Breadcrumbs and overdone questhubs
Looking at how questing works now and then thinking back to 2005 to compare the two eras, the original experience was not quite so linear in the end. In the first one or two zones you encountered as a fresh character you might have found a breadcrumb quest that would lead you to your next zone, but after that such quests were a rare sight.
Finding quests, let a lone efficient quests in a new zone was not as self-evident an act as walking to the nearest town and gathering the five to ten quests from there, all of which are simple gathering or killing quests that take mere minutes to complete. No, new characters had a lot of exploring (or Googling) to do to simply find suitable quests.
With quests being spread so sparse and many quests spanning over multiple zones or even continents, as well as with the absence of breadcrumb quests, some exploration can be with good reason said to have been encouraged by the basic design behind the system.
On the contrary, the post-Cataclysm system does not have hidden or off-the-beaten-path quests, or if such things exist, they do not make much of a difference in leveling speed or how efficient leveling feels to the player.

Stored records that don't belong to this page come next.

### config.mk
export PLATFORM = sky130hd
export DESIGN_NAME = rsd_status_regs
export DESIGN_NICKNAME = d
export VERILOG_FILES = /design/src/include/rsd_pkg.sv /design/src/hdl/rsd_status_regs.sv
export SDC_FILE = /design/constraint.sdc
export NUM_CORES = 1
export LEC_CHECK = 0
export BUFFER_PORTS_ARGS = -buffer_cell sky130_fd_sc_hd__buf_4
export CAP_MARGIN = 5
export CORE_MARGIN = 2
export CORE_UTILIZATION = 45
export DETAILED_ROUTE_END_ITERATION = 10
export PLACE_DENSITY = 0.72
export SLEW_MARGIN = 25
export SYNTH_ARGS = -nofsm -noshare
export SYNTH_HDL_FRONTEND = slang
export SYNTH_SLANG_ARGS = --single-unit
### constraint.sdc
create_clock -name core_clk -period 1.8 [get_ports core_clk]
set_clock_uncertainty 0.15 [all_clocks]
set_input_delay 0.27 -clock core_clk [delete_from_list [all_inputs] [get_ports core_clk]]
set_output_delay 0.27 -clock core_clk [all_outputs]
set_load 0.01 [all_outputs]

Mimicking the wrong era of the game
In it’s post-Cataclysm state, World of Warcraft’s questing system can not by any measure be said to encourage exploration. Now more than ever it can with good reason be said to be overly convenient.

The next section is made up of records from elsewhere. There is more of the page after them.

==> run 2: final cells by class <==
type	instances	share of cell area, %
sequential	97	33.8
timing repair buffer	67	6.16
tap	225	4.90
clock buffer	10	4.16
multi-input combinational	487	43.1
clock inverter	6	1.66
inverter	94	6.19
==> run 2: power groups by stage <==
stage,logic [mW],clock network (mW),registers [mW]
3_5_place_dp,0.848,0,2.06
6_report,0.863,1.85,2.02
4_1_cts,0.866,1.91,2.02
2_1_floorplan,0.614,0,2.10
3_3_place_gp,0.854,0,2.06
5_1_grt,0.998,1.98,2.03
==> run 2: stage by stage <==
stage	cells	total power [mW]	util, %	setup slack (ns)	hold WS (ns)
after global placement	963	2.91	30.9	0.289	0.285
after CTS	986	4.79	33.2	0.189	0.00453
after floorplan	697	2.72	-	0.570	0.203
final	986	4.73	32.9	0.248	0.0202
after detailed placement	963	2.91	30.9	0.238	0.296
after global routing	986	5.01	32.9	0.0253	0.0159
### config.mk
export PLATFORM = sky130hd
export DESIGN_NAME = flash_adc_host_flat
export DESIGN_NICKNAME = d
export VERILOG_FILES = /design/src/hw/flash_adc_pkg.sv /design/src/hw/flash_adc_if.sv /design/src/hw/flash_adc_host.sv /design/src/flat_wrapper.sv
export VERILOG_INCLUDE_DIRS = /design/src /design/src/hw
export SDC_FILE = /design/constraint.sdc
export NUM_CORES = 1
export LEC_CHECK = 0
export ABC_AREA = 1
export BUFFER_PORTS_ARGS = -buffer_cell sky130_fd_sc_hd__clkbuf_2
export CORE_ASPECT_RATIO = 1.2
export CORE_MARGIN = 3
export CORE_UTILIZATION = 41
export CTS_BUF_LIST = sky130_fd_sc_hd__clkbuf_4 sky130_fd_sc_hd__clkbuf_8
export DETAILED_ROUTE_END_ITERATION = 8
export PLACE_DENSITY = 0.77
export SLEW_MARGIN = 20
export SYNTH_ARGS = -nofsm -noshare
export SYNTH_HDL_FRONTEND = slang
export SYNTH_SLANG_ARGS = --single-unit
### constraint.sdc
create_clock -name ref_clk_i -period 1.72 [get_ports ref_clk_i]
set_input_delay 0.344 -clock ref_clk_i [delete_from_list [all_inputs] [get_ports ref_clk_i]]
set_output_delay 0.344 -clock ref_clk_i [all_outputs]
set_load 0.005 [all_outputs]
### src/hw/flash_adc_defines.svh
`ifndef FLASH_ADC_DEFINES_SVH
`define FLASH_ADC_DEFINES_SVH

`define ADC_DATA_W        7
`define ADC_THERM_W       128
`define ADC_FULL_SCALE    7'h7F
`define ADC_DATA_RESET    7'h00
`define ADC_SAMPLE_MIN_NS 12
`define ADC_CLK_PERIOD_NS 5
`define ADC_SAMPLE_MIN_CYC ((`ADC_SAMPLE_MIN_NS + `ADC_CLK_PERIOD_NS - 1) / `ADC_CLK_PERIOD_NS)
`define ADC_HIGH_CYC      3

`endif

### src/hw/flash_adc_pkg.sv
package flash_adc_pkg;
  typedef logic [6:0]   code_type;
  typedef logic [127:0] therm_type;
  typedef enum logic [3:0] {
    HOST_IDLE   = 4'h1,
    HOST_HIGH   = 4'h2,
    HOST_SAMPLE = 4'h4,
    HOST_DONE   = 4'h8
  } host_state_type;
endpackage : flash_adc_pkg

### src/hw/flash_adc_if.sv
`timescale 1ns/10ps
interface flash_adc_if;
  logic       conv_clk;
  logic       data_bits_select_n;
  logic       output_group_select;
  logic [6:0] data_out;
  logic [6:0] data_oe_n;
  logic       overflow_out;
  logic       overflow_oe_n;

  modport converter (
    input  conv_clk, data_bits_select_n, output_group_select,
    output data_out, data_oe_n, overflow_out, overflow_oe_n
  );
  modport host (
    output conv_clk, data_bits_select_n, output_group_select,
    input  data_out, data_oe_n, overflow_out, overflow_oe_n
  );
endinterface : flash_adc_if

### src/hw/flash_adc_host.sv
`timescale 1ns/10ps
`include "flash_adc_defines.svh"
module flash_adc_host #(
  parameter int SAMPLE_CYC = `ADC_SAMPLE_MIN_CYC,
  parameter int HIGH_CYC   = `ADC_HIGH_CYC
) (
  input  wire logic       ref_clk_i,
  input  wire logic       sys_rst_i,
  input  wire logic       start_i,
  input  wire logic       continuous_i,
  input  wire logic       data_bits_select_n_i,
  input  wire logic       output_group_select_i,
  output logic            busy_o,
  output logic            result_valid_o,
  output logic [6:0]      result_o,
  output logic            overflow_o,
  flash_adc_if.host       adc
);
  flash_adc_pkg::host_state_type state;
  logic [7:0] cnt;
  logic       conv_clk;
  logic       was_sampled;
  logic       capture;

  ////////////////////////////////////////////////////////////////////
  assign adc.conv_clk            = conv_clk;
  assign adc.data_bits_select_n  = data_bits_select_n_i;
  assign adc.output_group_select = output_group_select_i;
  assign busy_o                  = (state != flash_adc_pkg::HOST_IDLE);

  // High, low for at least 12 ns, high again: one conversion
  always_ff @(posedge ref_clk_i) begin
    if (sys_rst_i) begin
      state       <= flash_adc_pkg::HOST_IDLE;
      cnt         <= 8'h00;
      conv_clk    <= 1'b1;
      was_sampled <= 1'b0;
    end else begin
      case (state)
        flash_adc_pkg::HOST_IDLE: begin
          conv_clk <= 1'b1;
          cnt      <= 8'h00;
          if (start_i || continuous_i) begin
            state <= flash_adc_pkg::HOST_HIGH;
          end
        end
        flash_adc_pkg::HOST_HIGH: begin
          if (cnt >= 8'(HIGH_CYC - 1)) begin
            cnt      <= 8'h00;
            conv_clk <= 1'b0;
            state    <= flash_adc_pkg::HOST_SAMPLE;
          end else begin
            cnt <= cnt + 8'h01;
          end
        end
        flash_adc_pkg::HOST_SAMPLE: begin
          // Short low phase helps aperture, but never below the minimum
          if (cnt >= 8'(SAMPLE_CYC - 1)) begin
            cnt         <= 8'h00;
            conv_clk    <= 1'b1;
            was_sampled <= 1'b1;
            state       <= flash_adc_pkg::HOST_DONE;
          end else begin
            cnt <= cnt + 8'h01;
          end
        end
        flash_adc_pkg::HOST_DONE: begin
          // Result is read two cycles into the final high level
          if (continuous_i) begin
            state <= flash_adc_pkg::HOST_HIGH;
            cnt   <= 8'h01;
          end else begin
            state <= flash_adc_pkg::HOST_IDLE;
          end
        end
        default: state <= flash_adc_pkg::HOST_IDLE;
      endcase
    end
  end

  ////////////////////////////////////////////////////////////////////
  // The latch loads at the edge that leaves DONE, so read one edge later
  always_ff @(posedge ref_clk_i) begin
    if (sys_rst_i) begin
      capture <= 1'b0;
    end else begin
      capture <= (state == flash_adc_pkg::HOST_DONE);
    end
  end

  // Capture what the converter drives; floating bits read as zero
  always_ff @(posedge ref_clk_i) begin
    if (sys_rst_i) begin
      result_valid_o <= 1'b0;
      result_o       <= `ADC_DATA_RESET;
      overflow_o     <= 1'b0;
    end else begin
      result_valid_o <= capture && was_sampled;
      if (capture) begin
        result_o   <= adc.data_out & ~adc.data_oe_n;
        overflow_o <= adc.overflow_out & ~adc.overflow_oe_n;
      end
    end
  end
endmodule : flash_adc_host
<file path="src/hw/ptc_cfg.svh">
/*
 * Offsets, field positions, reset values and prescaler tap masks
 * for the prescaled 8-bit timer/counter.
 * Assumes an 8-bit register address and 8-bit register data.
 */
`ifndef PTC_CFG_SVH
`define PTC_CFG_SVH

`define PTC_ADDR_W          8
`define PTC_DATA_W          8
`define PTC_ADDR_COUNT      8'h32
`define PTC_ADDR_CONTROL    8'h33
`define PTC_ADDR_FLAG       8'h38
`define PTC_ADDR_MASK       8'h39

`define PTC_CS_LSB          0
`define PTC_CS_MSB          2
`define PTC_OVF_BIT         0

`define PTC_CONTROL_RST     3'h0
`define PTC_COUNT_RST       8'h00
`define PTC_FLAG_RST        1'b0
`define PTC_MASK_RST        1'b0
`define PTC_PRESC_RST       10'h000

`define PTC_PRESC_W         10
`define PTC_TAP_DIV8        10'h007
`define PTC_TAP_DIV64       10'h03F
`define PTC_TAP_DIV256      10'h0FF
`define PTC_TAP_DIV1024     10'h3FF
`define PTC_COUNT_MAX       8'hFF
`define PTC_COUNT_STEP      8'h01

`endif

</file>
<file path="src/hw/ptc_pkg.sv">
/*
 * Types of the prescaled 8-bit timer/counter.
 * Assumes ptc_cfg.svh for widths.
 */
`include "ptc_cfg.svh"

package ptc_pkg;

	typedef enum logic [2:0] {
		ptc_cs_stop     = 3'h0,
		ptc_cs_clk      = 3'h1,
		ptc_cs_div8     = 3'h2,
		ptc_cs_div64    = 3'h3,
		ptc_cs_div256   = 3'h4,
		ptc_cs_div1024  = 3'h5,
		ptc_cs_ext_fall = 3'h6,
		ptc_cs_ext_rise = 3'h7
	} ptc_clk_sel_t;

	typedef struct packed {
		logic [`PTC_PRESC_W-1:0] count;
	} ptc_presc_state_t;

	typedef struct packed {
		logic sync_first;
		logic sync_second;
		logic level_prev;
	} ptc_edge_state_t;

	typedef struct packed {
		ptc_clk_sel_t            clk_sel;
		logic [`PTC_DATA_W-1:0]  count;
		logic                    ovf_flag;
		logic                    ovf_mask;
		logic [`PTC_DATA_W-1:0]  rdata;
	} ptc_core_state_t;

endpackage

</file>
<file path="src/hw/ptc_tick_if.sv">
/*
 * Count-tick carrier between prescaler, pin edge detector and core.
 * Assumes all parties run on the one CPU clock.
 */
`timescale 1ns/100ps

interface ptc_tick_if;
	logic [3:0] div_tick;
	logic       ext_rise;
	logic       ext_fall;

	modport prescaler (output div_tick);
	modport edge_src  (output ext_rise, output ext_fall);
	modport core      (input div_tick, input ext_rise, input ext_fall);
endinterface

</file>
<file path="src/hw/ptc_prescaler.sv">
/*
 * Free-running 10-bit prescaler with /8, /64, /256, /1024 taps.
 * Assumes clk_in is the oscillator clock itself.
 */
`timescale 1ns/100ps
`include "ptc_cfg.svh"

module ptc_prescaler (
	input wire logic          clk_in,
	input wire logic          rst_in,
	ptc_tick_if.prescaler     tick
);
	ptc_pkg::ptc_presc_state_t state_reg;
	ptc_pkg::ptc_presc_state_t state_next;

	// Never cleared by software, so taps stay shareable
	always_comb begin
		state_next       = state_reg;
		state_next.count = state_reg.count + `PTC_PRESC_W'(1);
	end

	always_ff @(posedge clk_in or posedge rst_in) begin
		if (rst_in) begin
			state_reg.count <= `PTC_PRESC_RST;
		end else begin
			state_reg <= state_next;
		end
	end

	// One-cycle pulse once per period, taken straight off the oscillator count
	assign tick.div_tick[0] = ((state_reg.count & `PTC_TAP_DIV8) == `PTC_TAP_DIV8);
	assign tick.div_tick[1] = ((state_reg.count & `PTC_TAP_DIV64) == `PTC_TAP_DIV64);
	assign tick.div_tick[2] = ((state_reg.count & `PTC_TAP_DIV256) == `PTC_TAP_DIV256);
	assign tick.div_tick[3] = ((state_reg.count & `PTC_TAP_DIV1024) == `PTC_TAP_DIV1024);
endmodule

</file>
<file path="src/hw/ptc_pin_edge.sv">
/*
 * Synchroniser and edge detector for the external count pin.
 * Assumes pin changes are at least one clock apart.
 */
`timescale 1ns/100ps

module ptc_pin_edge (
	input wire logic          clk_in,
	input wire logic          rst_in,
	input wire logic          external_count_pin_in,
	input wire logic          pin_is_output_in,
	input wire logic          pin_drive_in,
	ptc_tick_if.edge_src      tick
);
	ptc_pkg::ptc_edge_state_t state_reg;
	ptc_pkg::ptc_edge_state_t state_next;
	logic                     level;

	// Driven value is on-chip, so it bypasses the synchroniser
	assign level = pin_is_output_in ? pin_drive_in : state_reg.sync_second;

	always_comb begin
		state_next             = state_reg;
		state_next.sync_first  = external_count_pin_in;
		state_next.sync_second = state_reg.sync_first;
		state_next.level_prev  = level;
	end

	always_ff @(posedge clk_in or posedge rst_in) begin
		if (rst_in) begin
			state_reg <= '0;
		end else begin
			state_reg <= state_next;
		end
	end

	// Faster pin activity than one clock is lost
	assign tick.ext_rise = level & ~state_reg.level_prev;
	assign tick.ext_fall = ~level & state_reg.level_prev;
endmodule

</file>
<file path="src/hw/ptc_top.sv">
/*
 * Prescaled 8-bit up timer/counter with overflow flag, mask and interrupt.
 * Assumes a single-cycle register port, read data one cycle after the strobe.
 */
// Implementation choice: the strobed register port.
// Functional notes
// - 8-bit count clocked by clock, divided clock, pin, or stopped.
// - Divided clocks come from one free-running shared 10-bit prescaler.
// - Select: stop, clk, /8, /64, /256, /1024, pin fall, pin rise.
// - Divided selections are taken directly from the oscillator clock.
// - Stop selection holds the count unchanged.
// - External pin is sampled on rising CPU clock before edge detection.
// - Pin edges count even when the pin is driven as output.
// - Counter counts up only; software reads and writes it.
// - Written count loads, counting resumes from it next cycle.
// - Control bits 7..3 read zero; only select bits writable.
// - Overflow flag sits in the shared timer flag register.
// - Overflow interrupt gated by bit in shared timer mask register.
// - Acts as timer or event counter per clock select.
`timescale 1ns/100ps
`include "ptc_cfg.svh"

module ptc_top (
	input  wire logic                   clk_in,
	input  wire logic                   rst_in,
	input  wire logic [`PTC_ADDR_W-1:0] addr_in,
	input  wire logic [`PTC_DATA_W-1:0] wdata_in,
	input  wire logic                   wr_in,
	input  wire logic                   rd_in,
	output logic      [`PTC_DATA_W-1:0] rdata_out,
	input  wire logic                   external_count_pin_in,
	input  wire logic                   port_b_line_zero_is_output_in,
	input  wire logic                   port_b_line_zero_drive_in,
	output logic                        irq_out,
	output logic      [`PTC_DATA_W-1:0] count_out
);
	ptc_tick_if                 tick ();
	ptc_pkg::ptc_core_state_t   state_reg;
	ptc_pkg::ptc_core_state_t   state_next;
	logic                       count_tick;
	logic                       count_wr;
	logic                       flag_rd;
	logic                       ovf_set;

	ptc_prescaler u_prescaler (
		.clk_in (clk_in),
		.rst_in (rst_in),
		.tick   (tick.prescaler)
	);

	ptc_pin_edge u_pin_edge (
		.clk_in                (clk_in),
		.rst_in                (rst_in),
		.external_count_pin_in (external_count_pin_in),
		.pin_is_output_in      (port_b_line_zero_is_output_in),
		.pin_drive_in          (port_b_line_zero_drive_in),
		.tick                  (tick.edge_src)
	);

	function automatic logic sel_tick(
		input ptc_pkg::ptc_clk_sel_t sel,
		input logic [3:0]            div,
		input logic                  rise,
		input logic                  fall
	);
		logic t;
		t = 1'b0;
		case (sel)
			ptc_pkg::ptc_cs_stop:     t = 1'b0;
			ptc_pkg::ptc_cs_clk:      t = 1'b1;
			ptc_pkg::ptc_cs_div8:     t = div[0];
			ptc_pkg::ptc_cs_div64:    t = div[1];
			ptc_pkg::ptc_cs_div256:   t = div[2];
			ptc_pkg::ptc_cs_div1024:  t = div[3];
			ptc_pkg::ptc_cs_ext_fall: t = fall;
			ptc_pkg::ptc_cs_ext_rise: t = rise;
			default:                  t = 1'b0;
		endcase
		return t;
	endfunction

	assign count_tick = sel_tick(state_reg.clk_sel, tick.div_tick,
		tick.ext_rise, tick.ext_fall);
	assign count_wr   = wr_in && (addr_in == `PTC_ADDR_COUNT);
	assign flag_rd    = rd_in && (addr_in == `PTC_ADDR_FLAG);
	// Write outranks a tick in the same cycle, so no overflow from it
	assign ovf_set    = count_tick && !count_wr && (state_reg.count == `PTC_COUNT_MAX);

	always_comb begin
		state_next       = state_reg;
		state_next.rdata = '0;
		if (rd_in) begin
			if (addr_in == `PTC_ADDR_CONTROL) begin
				state_next.rdata[`PTC_CS_MSB:`PTC_CS_LSB] = state_reg.clk_sel;
			end else if (addr_in == `PTC_ADDR_COUNT) begin
				state_next.rdata = state_reg.count;
			end else if (addr_in == `PTC_ADDR_FLAG) begin
				state_next.rdata[`PTC_OVF_BIT] = state_reg.ovf_flag;
			end else if (addr_in == `PTC_ADDR_MASK) begin
				state_next.rdata[`PTC_OVF_BIT] = state_reg.ovf_mask;
			end else begin
				state_next.rdata = '0;
			end
		end
		if (wr_in) begin
			if (addr_in == `PTC_ADDR_CONTROL) begin
				state_next.clk_sel = ptc_pkg::ptc_clk_sel_t'(
					wdata_in[`PTC_CS_MSB:`PTC_CS_LSB]);
			end else if (addr_in == `PTC_ADDR_MASK) begin
				state_next.ovf_mask = wdata_in[`PTC_OVF_BIT];
			end
		end
		if (count_wr) begin
			state_next.count = wdata_in;
		end else if (count_tick) begin
			state_next.count = state_reg.count + `PTC_COUNT_STEP;
		end
		// Set beats the read clear so no overflow is lost
		if (flag_rd) begin
			state_next.ovf_flag = 1'b0;
		end
		if (ovf_set) begin
			state_next.ovf_flag = 1'b1;
		end
	end

	always_ff @(posedge clk_in or posedge rst_in) begin
		if (rst_in) begin
			state_reg.clk_sel  <= ptc_pkg::ptc_clk_sel_t'(`PTC_CONTROL_RST);
			state_reg.count    <= `PTC_COUNT_RST;
			state_reg.ovf_flag <= `PTC_FLAG_RST;
			state_reg.ovf_mask <= `PTC_MASK_RST;
			state_reg.rdata    <= '0;
		end else begin
			state_reg <= state_next;
		end
	end

	assign rdata_out = state_reg.rdata;
	assign count_out = state_reg.count;
	assign irq_out   = state_reg.ovf_flag & state_reg.ovf_mask;
endmodule

</file>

But here’s the deal: we are talking about a 10 year old game. In the case of such an old game, it actually makes sense to sacrifice some credibility of the game world in order to make things feel more convenient. Your playerbase mainly consists of people who have seen everything there is to see, explored every corner there is to explore. When they level up new characters, it’s OK for them the experience is over very fast. They’ve done the content so many times they like the fact they no longer need to focus on memorizing which zones to go to at which level or which quests to pick. To them, it’s not a problem equal level monsters no longer take up to a minute to kill, because they’ve been there, done that, and they just want to get done with their business.
Exploring a new game world is fun, even if it is just a themepark world built solely for the leveling experience, but as a game ages and it’s subscribers along with it, the call for convenience starts raising it’s head. This all brings me back to the leveling design of Rift, WildStar, etc. Their questing experiences were super linear from the get-go with little variance and a very handholdy feeling.
When it comes to the leveling experience of the major WoW clones, I tend to think they tried to mimic the wrong era of their role model. When a game has just been released, it is good for it to encourage exploration through a less linear questing experience. Autopiloting through a preset path filled with huge amounts of simple, overcrowded quest hubs is simply dull to a new player.
Once your game matures and the players start becoming routined, you can start making things more convenient, albeit at the expense of the magic any newcomers are going to feel on their first playthroughs of the content. But before that, I would take the approach that questing in itself should encourage players to explore that beautiful world your dev team has put a lot of effort into creating.